What are hullet cereal species?

Spelt (Triticum spelta L.), emmer (Triticum turgidum subsp. dicoccum Schrank), and einkorn (Triticum monococcum L. subsp. monococcum) wheats are classified as hulled minor or ancient cereals, due to their generally small production areas and their cultural-historical significance going back thousands of years. During the last century, their production significantly decreased, particularly because they are not well suited to the requirements of intensive cereal cultivation. 
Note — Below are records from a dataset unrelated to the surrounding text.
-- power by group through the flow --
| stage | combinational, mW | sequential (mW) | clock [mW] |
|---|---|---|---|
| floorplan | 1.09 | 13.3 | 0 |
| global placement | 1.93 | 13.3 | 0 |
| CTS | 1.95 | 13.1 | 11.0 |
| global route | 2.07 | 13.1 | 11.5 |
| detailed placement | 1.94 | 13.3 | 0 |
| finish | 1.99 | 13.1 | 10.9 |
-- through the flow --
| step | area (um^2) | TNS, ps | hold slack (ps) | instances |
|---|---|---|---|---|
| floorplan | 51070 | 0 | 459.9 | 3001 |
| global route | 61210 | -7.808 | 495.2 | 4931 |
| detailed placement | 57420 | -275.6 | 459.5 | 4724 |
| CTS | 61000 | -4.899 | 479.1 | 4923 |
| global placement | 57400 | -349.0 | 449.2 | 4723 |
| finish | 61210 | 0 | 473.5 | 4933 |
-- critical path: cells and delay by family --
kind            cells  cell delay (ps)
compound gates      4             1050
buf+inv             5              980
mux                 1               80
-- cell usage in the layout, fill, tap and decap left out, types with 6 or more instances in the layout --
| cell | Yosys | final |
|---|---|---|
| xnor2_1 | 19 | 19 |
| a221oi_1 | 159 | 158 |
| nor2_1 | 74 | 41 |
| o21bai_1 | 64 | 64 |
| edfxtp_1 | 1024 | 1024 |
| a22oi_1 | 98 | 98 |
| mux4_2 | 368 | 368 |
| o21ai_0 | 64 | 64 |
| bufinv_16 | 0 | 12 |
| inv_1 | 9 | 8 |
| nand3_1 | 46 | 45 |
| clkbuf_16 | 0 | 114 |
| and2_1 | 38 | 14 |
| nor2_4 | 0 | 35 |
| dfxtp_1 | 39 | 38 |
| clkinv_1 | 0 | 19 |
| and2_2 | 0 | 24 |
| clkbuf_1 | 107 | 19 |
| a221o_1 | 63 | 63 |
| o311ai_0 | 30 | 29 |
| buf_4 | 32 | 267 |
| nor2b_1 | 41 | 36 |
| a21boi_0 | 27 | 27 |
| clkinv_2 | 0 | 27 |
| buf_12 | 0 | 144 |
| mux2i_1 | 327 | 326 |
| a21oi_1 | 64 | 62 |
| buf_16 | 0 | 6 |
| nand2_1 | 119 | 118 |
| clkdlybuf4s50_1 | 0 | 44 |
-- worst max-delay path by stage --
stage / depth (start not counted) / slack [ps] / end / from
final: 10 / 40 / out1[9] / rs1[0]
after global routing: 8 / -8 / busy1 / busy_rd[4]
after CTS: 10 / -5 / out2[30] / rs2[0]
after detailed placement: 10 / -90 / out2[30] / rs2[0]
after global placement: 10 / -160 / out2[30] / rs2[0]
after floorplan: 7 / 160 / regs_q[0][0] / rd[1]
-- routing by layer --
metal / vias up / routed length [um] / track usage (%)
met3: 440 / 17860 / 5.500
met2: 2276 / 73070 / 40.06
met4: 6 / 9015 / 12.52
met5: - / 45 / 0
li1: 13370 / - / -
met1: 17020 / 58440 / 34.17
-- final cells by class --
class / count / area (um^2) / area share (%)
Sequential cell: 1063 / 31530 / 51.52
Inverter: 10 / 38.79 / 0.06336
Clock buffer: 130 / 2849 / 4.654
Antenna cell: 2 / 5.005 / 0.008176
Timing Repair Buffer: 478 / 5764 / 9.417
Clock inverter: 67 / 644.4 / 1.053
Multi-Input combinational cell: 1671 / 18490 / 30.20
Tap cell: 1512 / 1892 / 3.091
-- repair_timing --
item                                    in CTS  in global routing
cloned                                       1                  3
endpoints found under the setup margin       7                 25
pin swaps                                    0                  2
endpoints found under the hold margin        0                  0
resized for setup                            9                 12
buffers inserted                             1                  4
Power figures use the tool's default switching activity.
$ cat config.mk
export PLATFORM = sky130hd
export DESIGN_NAME = edge_stream_parser
export DESIGN_NICKNAME = d
export VERILOG_FILES = /design/src/rtl/edge_stream_parser_pkg.sv /design/src/rtl/edge_stream_parser_node_id_pack.sv /design/src/rtl/edge_stream_parser.sv
export SDC_FILE = /design/constraint.sdc
export NUM_CORES = 1
export LEC_CHECK = 0
export ABC_CLOCK_PERIOD_IN_PS = 6470
export BUFFER_PORTS_ARGS = -buffer_cell sky130_fd_sc_hd__buf_2
export CAP_MARGIN = 40
export CORE_UTILIZATION = 59
export DETAILED_ROUTE_END_ITERATION = 10
export PLACE_DENSITY_LB_ADDON = 0.1
export SYNTH_ARGS = -nofsm -noshare
export SYNTH_HDL_FRONTEND = slang
export SYNTH_SLANG_ARGS = --single-unit
$ cat constraint.sdc
create_clock -name clk -period 6.47 [get_ports clk]
set_clock_uncertainty 0.15 [all_clocks]
set_input_delay 0.647 -clock clk [delete_from_list [all_inputs] [get_ports clk]]
set_output_delay 0.647 -clock clk [all_outputs]
set_load 0.005 [all_outputs]
$ cat src/rtl/edge_stream_parser_pkg.sv
// Shared types and constants for the day-11 edge stream parser: packet format,
// node ids, ASCII codes and parser states.
package edge_stream_parser_pkg;

  localparam int unsigned MESH_DIM_DEFAULT = 4;
  localparam int unsigned COORD_W          = $clog2(MESH_DIM_DEFAULT);
  localparam int unsigned NODE_ID_W        = 15;
  localparam int unsigned LETTER_W         = 5;

  localparam logic [7:0] ASCII_A     = 8'h61;
  localparam logic [7:0] ASCII_Z     = 8'h7a;
  localparam logic [7:0] ASCII_COLON = 8'h3a;
  localparam logic [7:0] ASCII_SPACE = 8'h20;
  localparam logic [7:0] ASCII_LF    = 8'h0a;
  localparam logic [7:0] ASCII_CR    = 8'h0d;

  typedef logic [NODE_ID_W-1:0] node_id_t;
  typedef logic [COORD_W-1:0]   coord_t;

  typedef enum logic [1:0] {
    OP_NONE = 2'd0,
    OP_EDGE = 2'd1,
    OP_DONE = 2'd2
  } opcode_t;

  typedef struct packed {
    opcode_t  opcode;
    coord_t   dst_x;
    coord_t   dst_y;
    node_id_t src_node;
    node_id_t dst_node;
  } pkt_t;

  typedef enum logic [2:0] {
    S_SRC   = 3'd0,
    S_COLON = 3'd1,
    S_SP    = 3'd2,
    S_DST   = 3'd3,
    S_SEP   = 3'd4,
    S_SKIP  = 3'd5,
    S_FIN   = 3'd6,
    S_DONE  = 3'd7
  } state_t;

  function automatic logic is_lower(input logic [7:0] b);
    return (b >= ASCII_A) && (b <= ASCII_Z);
  endfunction

endpackage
These varieties can typically be cultivated on poor quality soils or under extensive conditions, and their nutritional indicators are also different from those of modern bread wheat and they often contain other protein structures as well. For example, not all ancient grains are appropriate for baking bread, but some are excellent ingredients for dry pasta (emmer) or biscuits (einkorn). Several bioactive compounds, vitamins and trace elements can be found in these varieties in higher concentrations. Their yield is usually lower than that of more intensively cultivated bread wheat varieties. Minor cereals represent an important opportunity on the market for organic farmers, and a valuable alternative in food consumption for health conscious and eco-friendly buyers or even gastronomy enthusiasts.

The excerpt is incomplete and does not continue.